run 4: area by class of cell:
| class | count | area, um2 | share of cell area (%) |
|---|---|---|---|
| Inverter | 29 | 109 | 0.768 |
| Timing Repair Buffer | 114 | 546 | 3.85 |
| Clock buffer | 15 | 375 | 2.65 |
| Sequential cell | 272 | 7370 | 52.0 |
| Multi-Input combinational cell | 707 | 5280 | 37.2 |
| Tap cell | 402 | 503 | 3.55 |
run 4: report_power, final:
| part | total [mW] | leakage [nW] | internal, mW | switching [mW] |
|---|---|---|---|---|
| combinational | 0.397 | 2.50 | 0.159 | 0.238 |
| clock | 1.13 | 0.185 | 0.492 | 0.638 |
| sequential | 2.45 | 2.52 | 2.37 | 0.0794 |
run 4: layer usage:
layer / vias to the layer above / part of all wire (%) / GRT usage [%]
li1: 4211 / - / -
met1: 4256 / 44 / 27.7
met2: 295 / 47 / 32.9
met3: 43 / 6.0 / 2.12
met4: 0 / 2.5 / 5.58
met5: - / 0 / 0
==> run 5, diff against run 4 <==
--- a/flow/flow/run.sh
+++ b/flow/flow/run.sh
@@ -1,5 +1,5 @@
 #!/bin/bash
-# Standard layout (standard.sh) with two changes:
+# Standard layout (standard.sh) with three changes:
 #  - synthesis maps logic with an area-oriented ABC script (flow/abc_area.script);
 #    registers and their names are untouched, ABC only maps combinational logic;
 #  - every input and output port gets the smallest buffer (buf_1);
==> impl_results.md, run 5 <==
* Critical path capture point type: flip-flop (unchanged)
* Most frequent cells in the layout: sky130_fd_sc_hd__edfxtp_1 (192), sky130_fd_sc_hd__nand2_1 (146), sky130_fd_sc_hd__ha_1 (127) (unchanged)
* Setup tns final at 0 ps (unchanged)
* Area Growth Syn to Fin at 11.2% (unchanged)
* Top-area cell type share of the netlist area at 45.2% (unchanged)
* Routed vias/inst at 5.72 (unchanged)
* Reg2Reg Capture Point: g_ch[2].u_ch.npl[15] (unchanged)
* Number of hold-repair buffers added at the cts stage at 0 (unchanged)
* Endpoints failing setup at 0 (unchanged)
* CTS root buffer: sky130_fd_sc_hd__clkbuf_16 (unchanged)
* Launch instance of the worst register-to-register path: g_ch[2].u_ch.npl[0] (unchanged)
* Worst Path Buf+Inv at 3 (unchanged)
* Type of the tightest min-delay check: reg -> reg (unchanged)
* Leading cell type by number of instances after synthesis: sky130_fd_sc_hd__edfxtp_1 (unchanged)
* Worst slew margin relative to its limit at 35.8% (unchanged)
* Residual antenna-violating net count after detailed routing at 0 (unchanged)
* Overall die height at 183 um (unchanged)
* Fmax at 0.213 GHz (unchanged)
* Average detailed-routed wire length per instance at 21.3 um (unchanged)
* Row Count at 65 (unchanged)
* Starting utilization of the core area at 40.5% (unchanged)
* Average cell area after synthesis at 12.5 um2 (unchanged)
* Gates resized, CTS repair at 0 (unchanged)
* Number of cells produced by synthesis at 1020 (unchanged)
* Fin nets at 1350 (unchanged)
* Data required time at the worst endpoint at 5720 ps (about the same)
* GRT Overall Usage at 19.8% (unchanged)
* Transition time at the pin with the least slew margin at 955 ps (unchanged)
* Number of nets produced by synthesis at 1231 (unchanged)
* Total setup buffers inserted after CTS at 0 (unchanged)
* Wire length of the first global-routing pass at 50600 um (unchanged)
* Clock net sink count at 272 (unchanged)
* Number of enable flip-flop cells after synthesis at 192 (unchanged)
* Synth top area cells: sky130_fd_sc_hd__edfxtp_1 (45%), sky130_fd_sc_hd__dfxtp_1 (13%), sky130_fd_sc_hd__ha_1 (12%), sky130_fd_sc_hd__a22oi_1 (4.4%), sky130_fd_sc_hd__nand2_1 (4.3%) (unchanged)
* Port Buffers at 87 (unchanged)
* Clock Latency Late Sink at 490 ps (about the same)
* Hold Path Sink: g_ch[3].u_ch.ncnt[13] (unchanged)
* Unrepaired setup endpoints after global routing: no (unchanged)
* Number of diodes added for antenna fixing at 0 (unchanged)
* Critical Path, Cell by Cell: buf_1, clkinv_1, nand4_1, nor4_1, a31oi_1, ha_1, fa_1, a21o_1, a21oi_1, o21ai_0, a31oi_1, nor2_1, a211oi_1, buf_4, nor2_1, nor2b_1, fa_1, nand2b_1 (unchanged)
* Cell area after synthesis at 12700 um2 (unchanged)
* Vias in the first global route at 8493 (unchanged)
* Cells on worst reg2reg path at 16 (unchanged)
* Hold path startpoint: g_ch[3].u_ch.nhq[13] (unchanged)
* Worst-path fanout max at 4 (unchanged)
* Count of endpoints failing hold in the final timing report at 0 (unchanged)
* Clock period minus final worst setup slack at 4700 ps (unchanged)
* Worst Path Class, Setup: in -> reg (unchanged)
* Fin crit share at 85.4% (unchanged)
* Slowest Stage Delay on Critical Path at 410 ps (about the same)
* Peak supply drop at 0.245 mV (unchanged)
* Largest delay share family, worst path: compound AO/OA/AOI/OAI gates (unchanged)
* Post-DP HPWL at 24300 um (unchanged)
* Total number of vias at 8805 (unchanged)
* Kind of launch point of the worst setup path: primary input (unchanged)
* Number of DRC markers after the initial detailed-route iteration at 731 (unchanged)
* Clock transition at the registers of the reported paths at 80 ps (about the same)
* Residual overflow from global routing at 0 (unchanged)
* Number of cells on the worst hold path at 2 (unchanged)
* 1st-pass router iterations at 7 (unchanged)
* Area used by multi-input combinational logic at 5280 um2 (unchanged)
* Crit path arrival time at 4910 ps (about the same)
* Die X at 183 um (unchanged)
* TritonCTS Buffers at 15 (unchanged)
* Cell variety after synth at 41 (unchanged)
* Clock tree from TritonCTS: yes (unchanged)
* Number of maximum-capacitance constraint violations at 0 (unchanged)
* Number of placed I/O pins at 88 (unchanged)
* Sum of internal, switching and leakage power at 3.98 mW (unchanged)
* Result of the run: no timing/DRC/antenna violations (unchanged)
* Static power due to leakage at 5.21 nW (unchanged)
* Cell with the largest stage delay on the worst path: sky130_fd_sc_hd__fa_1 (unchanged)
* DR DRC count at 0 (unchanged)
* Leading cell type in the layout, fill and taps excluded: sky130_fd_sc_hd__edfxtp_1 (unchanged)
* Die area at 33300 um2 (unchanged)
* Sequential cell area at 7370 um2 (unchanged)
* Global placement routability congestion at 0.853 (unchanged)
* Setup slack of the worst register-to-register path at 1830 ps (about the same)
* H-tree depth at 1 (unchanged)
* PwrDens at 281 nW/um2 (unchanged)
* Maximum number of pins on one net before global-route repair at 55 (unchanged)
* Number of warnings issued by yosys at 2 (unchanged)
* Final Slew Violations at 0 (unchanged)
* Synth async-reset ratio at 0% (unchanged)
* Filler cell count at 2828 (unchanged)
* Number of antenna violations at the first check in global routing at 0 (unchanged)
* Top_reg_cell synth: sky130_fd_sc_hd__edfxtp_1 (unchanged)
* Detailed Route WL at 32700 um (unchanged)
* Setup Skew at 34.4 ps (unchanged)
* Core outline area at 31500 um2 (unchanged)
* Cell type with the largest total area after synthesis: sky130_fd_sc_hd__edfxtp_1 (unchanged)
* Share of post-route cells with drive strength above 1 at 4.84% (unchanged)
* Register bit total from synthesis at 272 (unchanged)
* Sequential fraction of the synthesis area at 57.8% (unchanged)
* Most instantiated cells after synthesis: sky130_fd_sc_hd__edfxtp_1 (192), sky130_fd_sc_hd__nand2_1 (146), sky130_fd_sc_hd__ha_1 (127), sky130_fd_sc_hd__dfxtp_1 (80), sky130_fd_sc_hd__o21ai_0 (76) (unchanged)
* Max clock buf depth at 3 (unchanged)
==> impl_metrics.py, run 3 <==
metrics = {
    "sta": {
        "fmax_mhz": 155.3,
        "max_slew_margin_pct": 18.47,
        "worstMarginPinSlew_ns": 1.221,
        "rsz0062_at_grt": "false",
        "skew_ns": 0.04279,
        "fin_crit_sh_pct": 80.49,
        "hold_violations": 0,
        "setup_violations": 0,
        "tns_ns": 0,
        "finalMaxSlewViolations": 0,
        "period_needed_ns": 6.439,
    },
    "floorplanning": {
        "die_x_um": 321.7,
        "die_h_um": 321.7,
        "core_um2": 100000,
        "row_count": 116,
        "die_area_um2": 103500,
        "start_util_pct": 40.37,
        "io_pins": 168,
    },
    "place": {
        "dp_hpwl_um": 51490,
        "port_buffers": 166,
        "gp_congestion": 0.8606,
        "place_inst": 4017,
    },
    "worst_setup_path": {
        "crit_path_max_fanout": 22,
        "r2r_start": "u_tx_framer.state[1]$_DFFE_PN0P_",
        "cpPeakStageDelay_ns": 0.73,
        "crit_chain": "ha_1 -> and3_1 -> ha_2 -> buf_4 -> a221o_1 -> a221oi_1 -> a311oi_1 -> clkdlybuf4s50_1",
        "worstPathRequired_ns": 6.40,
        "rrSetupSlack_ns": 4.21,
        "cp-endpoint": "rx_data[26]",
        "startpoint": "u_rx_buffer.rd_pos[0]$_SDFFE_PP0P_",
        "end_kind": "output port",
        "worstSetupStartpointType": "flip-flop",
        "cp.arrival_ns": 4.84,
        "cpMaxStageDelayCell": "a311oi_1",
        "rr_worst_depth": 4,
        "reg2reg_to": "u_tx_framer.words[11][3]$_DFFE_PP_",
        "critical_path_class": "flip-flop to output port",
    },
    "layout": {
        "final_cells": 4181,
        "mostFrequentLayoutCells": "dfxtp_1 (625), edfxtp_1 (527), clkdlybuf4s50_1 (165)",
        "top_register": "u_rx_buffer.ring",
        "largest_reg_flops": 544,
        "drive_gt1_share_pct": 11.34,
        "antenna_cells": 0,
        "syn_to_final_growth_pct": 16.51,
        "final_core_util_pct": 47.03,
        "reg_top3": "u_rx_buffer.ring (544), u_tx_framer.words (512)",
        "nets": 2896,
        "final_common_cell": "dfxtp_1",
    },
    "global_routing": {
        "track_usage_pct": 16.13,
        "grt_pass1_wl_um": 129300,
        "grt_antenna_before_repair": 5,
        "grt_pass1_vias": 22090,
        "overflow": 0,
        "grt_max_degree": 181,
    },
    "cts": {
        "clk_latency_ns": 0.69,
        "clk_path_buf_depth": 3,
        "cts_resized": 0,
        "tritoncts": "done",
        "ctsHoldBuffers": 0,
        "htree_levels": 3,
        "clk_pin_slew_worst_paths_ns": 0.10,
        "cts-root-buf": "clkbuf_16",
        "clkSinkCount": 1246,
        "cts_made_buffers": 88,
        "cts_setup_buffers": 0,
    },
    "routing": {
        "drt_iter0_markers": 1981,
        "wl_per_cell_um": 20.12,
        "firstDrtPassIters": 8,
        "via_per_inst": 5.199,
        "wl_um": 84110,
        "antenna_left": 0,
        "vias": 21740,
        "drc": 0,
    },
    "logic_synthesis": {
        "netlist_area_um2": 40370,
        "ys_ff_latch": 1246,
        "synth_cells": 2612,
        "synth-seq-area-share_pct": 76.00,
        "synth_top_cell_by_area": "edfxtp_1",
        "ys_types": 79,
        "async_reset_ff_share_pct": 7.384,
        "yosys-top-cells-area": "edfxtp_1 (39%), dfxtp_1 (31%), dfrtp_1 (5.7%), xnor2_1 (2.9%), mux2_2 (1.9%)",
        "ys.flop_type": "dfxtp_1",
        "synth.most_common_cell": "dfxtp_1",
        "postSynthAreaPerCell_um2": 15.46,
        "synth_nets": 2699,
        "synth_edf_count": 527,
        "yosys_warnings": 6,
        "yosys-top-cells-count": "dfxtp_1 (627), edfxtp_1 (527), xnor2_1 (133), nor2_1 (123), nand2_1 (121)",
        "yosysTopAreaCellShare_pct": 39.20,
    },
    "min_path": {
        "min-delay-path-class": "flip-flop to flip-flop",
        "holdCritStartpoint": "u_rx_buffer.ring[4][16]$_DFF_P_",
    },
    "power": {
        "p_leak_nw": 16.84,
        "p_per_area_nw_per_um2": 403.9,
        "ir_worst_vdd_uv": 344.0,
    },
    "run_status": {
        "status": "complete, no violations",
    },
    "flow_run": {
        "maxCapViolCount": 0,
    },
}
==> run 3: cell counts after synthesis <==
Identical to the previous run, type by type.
Context: an optimization exercise on an open-source flow, tuned for small area. The choices shown serve that exercise and are no tape-out recipe. Function was checked by simulation only, so behaviour that the tests miss may differ from the original.

==> flow/design.v <==
module execute_unit (
    input  logic        Clk,
    input  logic        Reset,
    input  logic [4:0]  Opcode,
    input  logic        I,
    input  logic [31:0] Op1,
    input  logic [31:0] Op2,
    input  logic [31:0] Immx,
    input  logic [31:0] BranchTarget,
    output logic [31:0] AluResult,
    output logic [4:0]  AluSignal,
    output logic [1:0]  Flags,
    output logic        IsSt,
    output logic        IsLd,
    output logic        IsBeq,
    output logic        IsBgt,
    output logic        IsRet,
    output logic        IsImmediate,
    output logic        IsWb,
    output logic        IsUBranch,
    output logic        IsCall,
    output logic [31:0] BranchPC,
    output logic        IsBranchTaken
);
    localparam logic [4:0] OP_CMP = 5'd5;
    localparam logic [4:0] OP_NOP = 5'd13;
    logic        op_valid;
    logic [31:0] a, b;
    logic [1:0]  flags_q;
    assign op_valid = (Opcode <= 5'd20);
    always_comb begin
        IsLd        = 1'b0;
        IsSt        = 1'b0;
        IsBeq       = 1'b0;
        IsBgt       = 1'b0;
        IsRet       = 1'b0;
        IsCall      = 1'b0;
        IsUBranch   = 1'b0;
        IsImmediate = 1'b0;
        IsWb        = 1'b0;
        AluSignal   = OP_NOP;
        if (op_valid) begin
            IsLd        = (Opcode == 5'd14);
            IsSt        = (Opcode == 5'd15);
            IsBeq       = (Opcode == 5'd16);
            IsBgt       = (Opcode == 5'd17);
            IsCall      = (Opcode == 5'd19);
            IsRet       = (Opcode == 5'd20);
            IsUBranch   = (Opcode == 5'd18) || (Opcode == 5'd19) || (Opcode == 5'd20);
            IsImmediate = I;
            IsWb        = (Opcode <= 5'd4) || ((Opcode >= 5'd6) && (Opcode <= 5'd12))
                          || (Opcode == 5'd14) || (Opcode == 5'd19);
            if (Opcode <= 5'd12)
                AluSignal = Opcode;
            else if (Opcode == 5'd14 || Opcode == 5'd15)
                AluSignal = 5'd0;
        end
    end
    assign a = Op1;
    assign b = IsImmediate ? Immx : Op2;
    logic m_add, m_sub, m_mul, m_div, m_rem, m_and, m_or, m_notb, m_movb;
    logic m_shl, m_shr, m_sra;
    assign m_add  = (AluSignal == 5'd0);
    assign m_sub  = (AluSignal == 5'd1) || (AluSignal == 5'd5);
    assign m_mul  = (AluSignal == 5'd2);
    assign m_div  = (AluSignal == 5'd3);
    assign m_rem  = (AluSignal == 5'd4);
    assign m_and  = (AluSignal == 5'd6);
    assign m_or   = (AluSignal == 5'd7);
    assign m_notb = (AluSignal == 5'd8);
    assign m_movb = (AluSignal == 5'd9);
    assign m_shl  = (AluSignal == 5'd10);
    assign m_shr  = (AluSignal == 5'd11);
    assign m_sra  = (AluSignal == 5'd12);
    logic dr, dlike, row0only, sa, sb;
    assign dr       = m_div | m_rem;
    assign dlike    = dr | m_shr | m_sra;           
    assign row0only = m_add | m_sub | m_notb | m_movb;
    assign sa       = a[31];
    assign sb       = b[31];
    logic [31:0] oh;
    always_comb begin
        oh = 32'd0;
        oh[b[4:0]] = 1'b1;
    end
    logic        inv_a, inc_a, use_a;
    logic [31:0] n_in;
    assign inv_a = sa & (dr | m_sra);
    assign inc_a = sa & dr;
    assign use_a = dlike | m_add | m_sub;
    genvar g;
    logic [31:0] ax, ac;
    assign ax = a ^ {32{inv_a}};
    assign ac[0] = inc_a;
    generate
        for (g = 1; g < 32; g++) begin : g_ainc
            assign ac[g] = inc_a & (&ax[g-1:0]);
        end
    endgenerate
    assign n_in  = use_a ? (ax ^ ac) : 32'd0;
    logic [31:0] yv, y;
    logic        sv, yinv, cin, m_sh;
    assign m_sh = m_shl | m_shr | m_sra;
    assign yv   = m_sh ? oh : b;
    assign sv   = dr & sb;
    assign yinv = (dlike & ~sv) | m_sub | m_notb;
    assign cin  = (dlike & ~sv) | m_sub;
    assign y    = yv ^ {32{yinv}};
    logic [31:0] hz;
    assign hz[0] = 1'b1;
    generate
        for (g = 1; g < 32; g++) begin : g_hz
            assign hz[g] = hz[g-1] & y[32-g];
        end
    endgenerate
    logic [31:0] en;
    always_comb begin
        en = a & {32{m_mul | m_shl}};
        if (row0only) en[0] = 1'b1;
    end
    logic [31:0] sel, r0;
    logic        co0;
    alu_array #(.SKIPMASK(8'b0000_0000)) u_arr (.n_n(~n_in), .yq(y ^ 32'h5555_5555), .cin(cin), .dlike(dlike), .en(en), .hz(hz),
                     .sel(sel), .r0(r0), .co0(co0));
    logic        qtype, bzero, neg, xinv;
    logic [31:0] x, arr;
    assign qtype = m_div | m_shr | m_sra;
    assign bzero = (b == 32'd0);
    assign neg   = (m_div & (sa ^ sb) & ~bzero) | (m_rem & sa);
    assign xinv  = neg | (m_sra & sa);
    assign x     = qtype ? sel : r0;
    logic [31:0] xx, xc;
    assign xx = x ^ {32{xinv}};
    assign xc[0] = neg;
    generate
        for (g = 1; g < 32; g++) begin : g_xinc
            assign xc[g] = neg & (&xx[g-1:0]);
        end
    endgenerate
    assign arr   = xx ^ xc;
    logic m_arr;
    assign m_arr = row0only | m_mul | m_shl | dlike;
    generate
        for (g = 0; g < 32; g++) begin : g_res
            alu_res_bit u_res (.arr(arr[g]), .a(a[g]), .b(b[g]), .m_and(m_and), .m_or(m_or),
                               .m_arr(m_arr), .res(AluResult[g]));
        end
    endgenerate
    logic cmp_eq, cmp_lt, cmp_gt;
    assign cmp_eq = (r0 == 32'd0);
    assign cmp_lt = (sa ^ sb) ? sa : ~co0;
    assign cmp_gt = ~cmp_lt & ~cmp_eq;
    always_ff @(posedge Clk or negedge Reset) begin
        if (!Reset)
            flags_q <= 2'b00;
        else if (Opcode == OP_CMP)
            flags_q <= {cmp_gt, cmp_eq};
    end
    assign Flags         = flags_q;
    assign BranchPC      = IsRet ? Op1 : BranchTarget;
    assign IsBranchTaken = IsUBranch | (IsBeq & flags_q[0]) | (IsBgt & flags_q[1]);
endmodule
This is an optimization exercise on Yosys and OpenROAD, whose aim is small area, a short achievable clock period and few clock cycles per item, not a production implementation. Power is estimated from default activity; no workload was simulated.

## evt_router_top
module evt_router_top
#(
  parameter int NUM_MREGS    = 4,
  parameter int NUM_RREGS    = 16,
  parameter int NUM_CHANNELS = 8
)
(
  input  logic                        pl_clk0_buf_int,
  input  logic                        rst_n,
  input  logic                        cfg_wr,
  input  evt_router_pkg::cfg_addr_t   cfg_addr,
  input  evt_router_pkg::key_t        cfg_wdata,
  input  logic                        evt_vld,
  input  evt_router_pkg::evt_t        evt_data,
  output logic                        evt_rdy,
  output logic [NUM_CHANNELS-1:0]     ch_vld,
  output logic [NUM_CHANNELS*32-1:0] ch_key,    
  input  logic [NUM_CHANNELS-1:0]     ch_rdy,
  output evt_router_pkg::count_t      unmatched_cnt,
  output evt_router_pkg::count_t      dropped_cnt
);
For scale: about 5900 cells after synthesis, about 1900 flip-flops, about 410 I/O pins, ~0.077 mm2 of cells after synthesis.
==> flow/config.mk <==
export PLATFORM = sky130hd
export DESIGN_NAME = evt_router_top
export DESIGN_NICKNAME = evt_router_top
export VERILOG_FILES = /design/flow/design.v
export SDC_FILE = /design/flow/constraint.sdc
export NUM_CORES = 4
export LEC_CHECK = 0
export ABC_CLOCK_PERIOD_IN_PS = 2500
export CAP_MARGIN = 20
export CORE_MARGIN = 2
export CORE_UTILIZATION = 40
export SETUP_SLACK_MARGIN = 2.9
export SLEW_MARGIN = 20
export TNS_END_PERCENT = 0
==> flow/constraint.sdc <==
create_clock -name core_clock -period 5.5 [get_ports {pl_clk0_buf_int}]
set_input_delay 1.1000 -clock core_clock [delete_from_list [all_inputs] [get_ports {pl_clk0_buf_int}]]
set_output_delay 1.1000 -clock core_clock [all_outputs]
set_load 0.01 [all_outputs]
standard.sh (not shown) runs the stock make flow with config.mk's settings and CLKGATE_MAP_FILE= SYNTH_SCRIPT=/design/flow/synth_recipe.tcl, a recipe that flattens the netlist after the stock synthesis.
==> flow/flow/run.sh <==
#!/bin/bash
# The standard layout, with plain buffers on the ports: ORFS's buffer_ports
# otherwise picks a delay cell (clkdlybuf4s50_1) for every port buffer.
set -euo pipefail
cd "$(dirname "$0")/.."
export BUFFER_PORTS_ARGS="-buffer_cell sky130_fd_sc_hd__buf_2"
bash standard.sh > make_finish.log 2>&1
==> next run, changes <==
--- a/flow/design.v
+++ b/flow/design.v
@@ -161,31 +161,34 @@
           if (j + 4 * t < 32)
             z[j] = z[j] | (mp_sft_md[i][t] & y[(j + 4 * t) % 32]);
       end
       for (int j = 0; j < 32; j++)
         key_nxt[j] = key_nxt[j] | (mp_sft_hi[i] ? ((j + 16 < 32) ? z[(j + 16) % 32] : 1'b0) : z[j]);
     end
   end
+  logic                 map_en;
   assign map_vld_nxt = evt_rdy ? evt_vld : map_vld;
   always_ff @(posedge pl_clk0_buf_int or negedge rst_n)
   begin
     if (!rst_n)
     begin
       map_vld <= 1'b0;
       evt_rdy <= 1'b0;
+      map_en  <= 1'b1;
     end
     else
     begin
       map_vld <= map_vld_nxt;
       evt_rdy <= go_nxt || !map_vld_nxt;
+      map_en  <= go_nxt || !map_vld_nxt;
     end
   end
   always_ff @(posedge pl_clk0_buf_int)
   begin
-    if (evt_rdy)
+    if (map_en)
       map_key <= key_nxt;
   end
 endmodule
 `timescale 1ns/1ps
 module route_lookup
 #(
   parameter int NUM_RREGS    = 16,
@@ -264,48 +267,49 @@
   input  evt_router_pkg::key_t      lkp_key,
   input  logic [NUM_CHANNELS-1:0]   lkp_ch,
   output logic [NUM_CHANNELS-1:0]   ch_vld,
   output evt_router_pkg::key_t [NUM_CHANNELS-1:0] ch_key,
   input  logic [NUM_CHANNELS-1:0]   ch_rdy,
   output evt_router_pkg::count_t    dropped_cnt
 );
-  localparam int TW = (NUM_TRK > 1) ? $clog2(NUM_TRK) : 1;
-  localparam int QW = (NUM_Q > 1) ? $clog2(NUM_Q) : 1;
   logic [NUM_Q-1:0]          q_vld;
   evt_router_pkg::key_t      q_key [NUM_Q];
   logic [NUM_CHANNELS-1:0]   q_ch  [NUM_Q];
   logic [NUM_Q-1:0]          q_old [NUM_Q];
   logic [NUM_TRK-1:0]        t_bsy;
   logic [NUM_CHANNELS-1:0]   t_ch  [NUM_TRK];   
   evt_router_pkg::wait_t     t_rem [NUM_TRK];   
   logic [NUM_TRK-1:0]        t_exp;             
   logic                      t_free;            
   logic [NUM_TRK-1:0]        t_rdy;
   logic [NUM_TRK-1:0]        t_drop;
   logic [NUM_TRK-1:0]        t_keep;            
   logic [NUM_TRK-1:0]        t_bsy_nxt;
   logic [NUM_TRK-1:0]        t_take;
-  logic [NUM_CHANNELS-1:0]   c_exp;
+  logic [NUM_CHANNELS-1:0]   c_exp;             
+  logic [NUM_CHANNELS-1:0]   c_rem1;            
+  logic                      w_one;             
   logic [NUM_CHANNELS-1:0]   c_free;            
   logic [NUM_CHANNELS-1:0]   c_load;
   logic [NUM_CHANNELS-1:0]   c_stay;
   logic                      pop;
   evt_router_pkg::key_t      s_key;
   logic [1:0]                n_drop;
   logic [1:0]                drop_pend;
   logic [NUM_Q-1:0]          q_ld;
   logic [NUM_Q-1:0]          q_sel;
   logic [NUM_Q-1:0]          q_put;             
   logic [NUM_Q-1:0]          q_nxt;
   always_comb
   begin
-    c_exp = '0;
+    c_rem1 = '0;
     for (int i = 0; i < NUM_TRK; i++)
-      c_exp = c_exp | (t_ch[i] & {NUM_CHANNELS{t_exp[i]}});
+      c_rem1 = c_rem1 | (t_ch[i] & {NUM_CHANNELS{t_bsy[i] && t_rem[i] == evt_router_pkg::wait_t'(1)}});
   end
+  assign w_one = !dw_zero && (dw_m1 == '0);
   assign c_free = ~ch_vld | ch_rdy | c_exp;
   assign c_stay = ch_vld & ~c_free;
   always_comb
   begin
     for (int i = 0; i < NUM_Q; i++)
       q_ld[i] = t_free && q_vld[i] && |(q_ch[i] & c_free);
     for (int i = 0; i < NUM_Q; i++)
@@ -356,26 +360,28 @@
     if (!rst_n)
     begin
       q_vld  <= '0;
       go     <= 1'b0;
       ch_vld <= '0;
       t_bsy  <= '0;
       t_exp  <= '0;
+      c_exp  <= '0;
       t_free <= 1'b0;
     end
     else
     begin
       q_vld  <= q_nxt;
       go     <= go_nxt;
       ch_vld <= c_stay | c_load;
       t_bsy  <= t_bsy_nxt;
       t_free <= !(&t_bsy_nxt);
+      c_exp  <= (c_load & {NUM_CHANNELS{w_one}}) | (c_stay & c_rem1 & {NUM_CHANNELS{!dw_zero}});
       for (int i = 0; i < NUM_TRK; i++)
         if (t_take[i])
-          t_exp[i] <= !dw_zero && (dw_m1 == '0);
+          t_exp[i] <= w_one;
         else
           t_exp[i] <= t_keep[i] && !dw_zero && (t_rem[i] == evt_router_pkg::wait_t'(1));
     end
   end
   always_ff @(posedge pl_clk0_buf_int)
   begin
     for (int i = 0; i < NUM_Q; i++)
The changed run completed with no timing, DRC or antenna violations.
Total power rises by 1.8%.
Register-to-register slack is worse by 90 ps.
Cell count rises by 0.32%.
Setup slack is worse by 130 ps.
Count of clock-buffer cells in the layout falls by 1.
Design area is about the same.
Fmax falls by 4.2%.
Wire length falls by 0.59%.
Function was not checked in any run of this note: the RTL went through the layout flow alone.

-- static timing again, ports no longer ideal --
The results above use ideal ports. As a check the final layouts listed here were re-extracted and re-timed, cells and wires unchanged. Step 1: set_driving_cell puts a clkbuf_16 on pl_clk0_buf_int and a buf_2 on each other input, an assumption about the parent block. Step 2, shift: input delay + t, output delay - t, t = (earliest + latest rising clock arrival at the registers) / 2. This alone moves slack from input paths to output paths. a / b / c = ideal ports / drivers / drivers and shift; a / b = the first two.
| run | shift t [ns] | slack for setup (ns) | worst setup path at the end | worst slew at a driven data input, ns | cell pins on the clock port's net |
|---|---|---|---|---|---|
| the first run | 0.911 | 2.524 / 2.524 / 1.885 | input to register | 0.17 | 1 |
| the second run | 0.915 | 2.394 / 2.433 / 1.524 | input to register | 0.15 | 1 |
After both steps setup and hold are still met in every run listed. For the second run, which loses most, drivers alone change the setup slack by +0.039 ns; drivers and shift together by -0.870 ns.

::::

__Exercise instructions__. Retype only the stretch of lines above starting at the one with "5280 | 37.2 |" and stopping at the one with "instances after synthesis: sky130_fd_sc_hd__edfxtp_1 (unchanged)", exactly as written, with both kept.

__Solution__.
| Multi-Input combinational cell | 707 | 5280 | 37.2 |
| Tap cell | 402 | 503 | 3.55 |
run 4: report_power, final:
| part | total [mW] | leakage [nW] | internal, mW | switching [mW] |
|---|---|---|---|---|
| combinational | 0.397 | 2.50 | 0.159 | 0.238 |
| clock | 1.13 | 0.185 | 0.492 | 0.638 |
| sequential | 2.45 | 2.52 | 2.37 | 0.0794 |
run 4: layer usage:
layer / vias to the layer above / part of all wire (%) / GRT usage [%]
li1: 4211 / - / -
met1: 4256 / 44 / 27.7
met2: 295 / 47 / 32.9
met3: 43 / 6.0 / 2.12
met4: 0 / 2.5 / 5.58
met5: - / 0 / 0
==> run 5, diff against run 4 <==
--- a/flow/flow/run.sh
+++ b/flow/flow/run.sh
@@ -1,5 +1,5 @@
 #!/bin/bash
-# Standard layout (standard.sh) with two changes:
+# Standard layout (standard.sh) with three changes:
 #  - synthesis maps logic with an area-oriented ABC script (flow/abc_area.script);
 #    registers and their names are untouched, ABC only maps combinational logic;
 #  - every input and output port gets the smallest buffer (buf_1);
==> impl_results.md, run 5 <==
* Critical path capture point type: flip-flop (unchanged)
* Most frequent cells in the layout: sky130_fd_sc_hd__edfxtp_1 (192), sky130_fd_sc_hd__nand2_1 (146), sky130_fd_sc_hd__ha_1 (127) (unchanged)
* Setup tns final at 0 ps (unchanged)
* Area Growth Syn to Fin at 11.2% (unchanged)
* Top-area cell type share of the netlist area at 45.2% (unchanged)
* Routed vias/inst at 5.72 (unchanged)
* Reg2Reg Capture Point: g_ch[2].u_ch.npl[15] (unchanged)
* Number of hold-repair buffers added at the cts stage at 0 (unchanged)
* Endpoints failing setup at 0 (unchanged)
* CTS root buffer: sky130_fd_sc_hd__clkbuf_16 (unchanged)
* Launch instance of the worst register-to-register path: g_ch[2].u_ch.npl[0] (unchanged)
* Worst Path Buf+Inv at 3 (unchanged)
* Type of the tightest min-delay check: reg -> reg (unchanged)
* Leading cell type by number of instances after synthesis: sky130_fd_sc_hd__edfxtp_1 (unchanged)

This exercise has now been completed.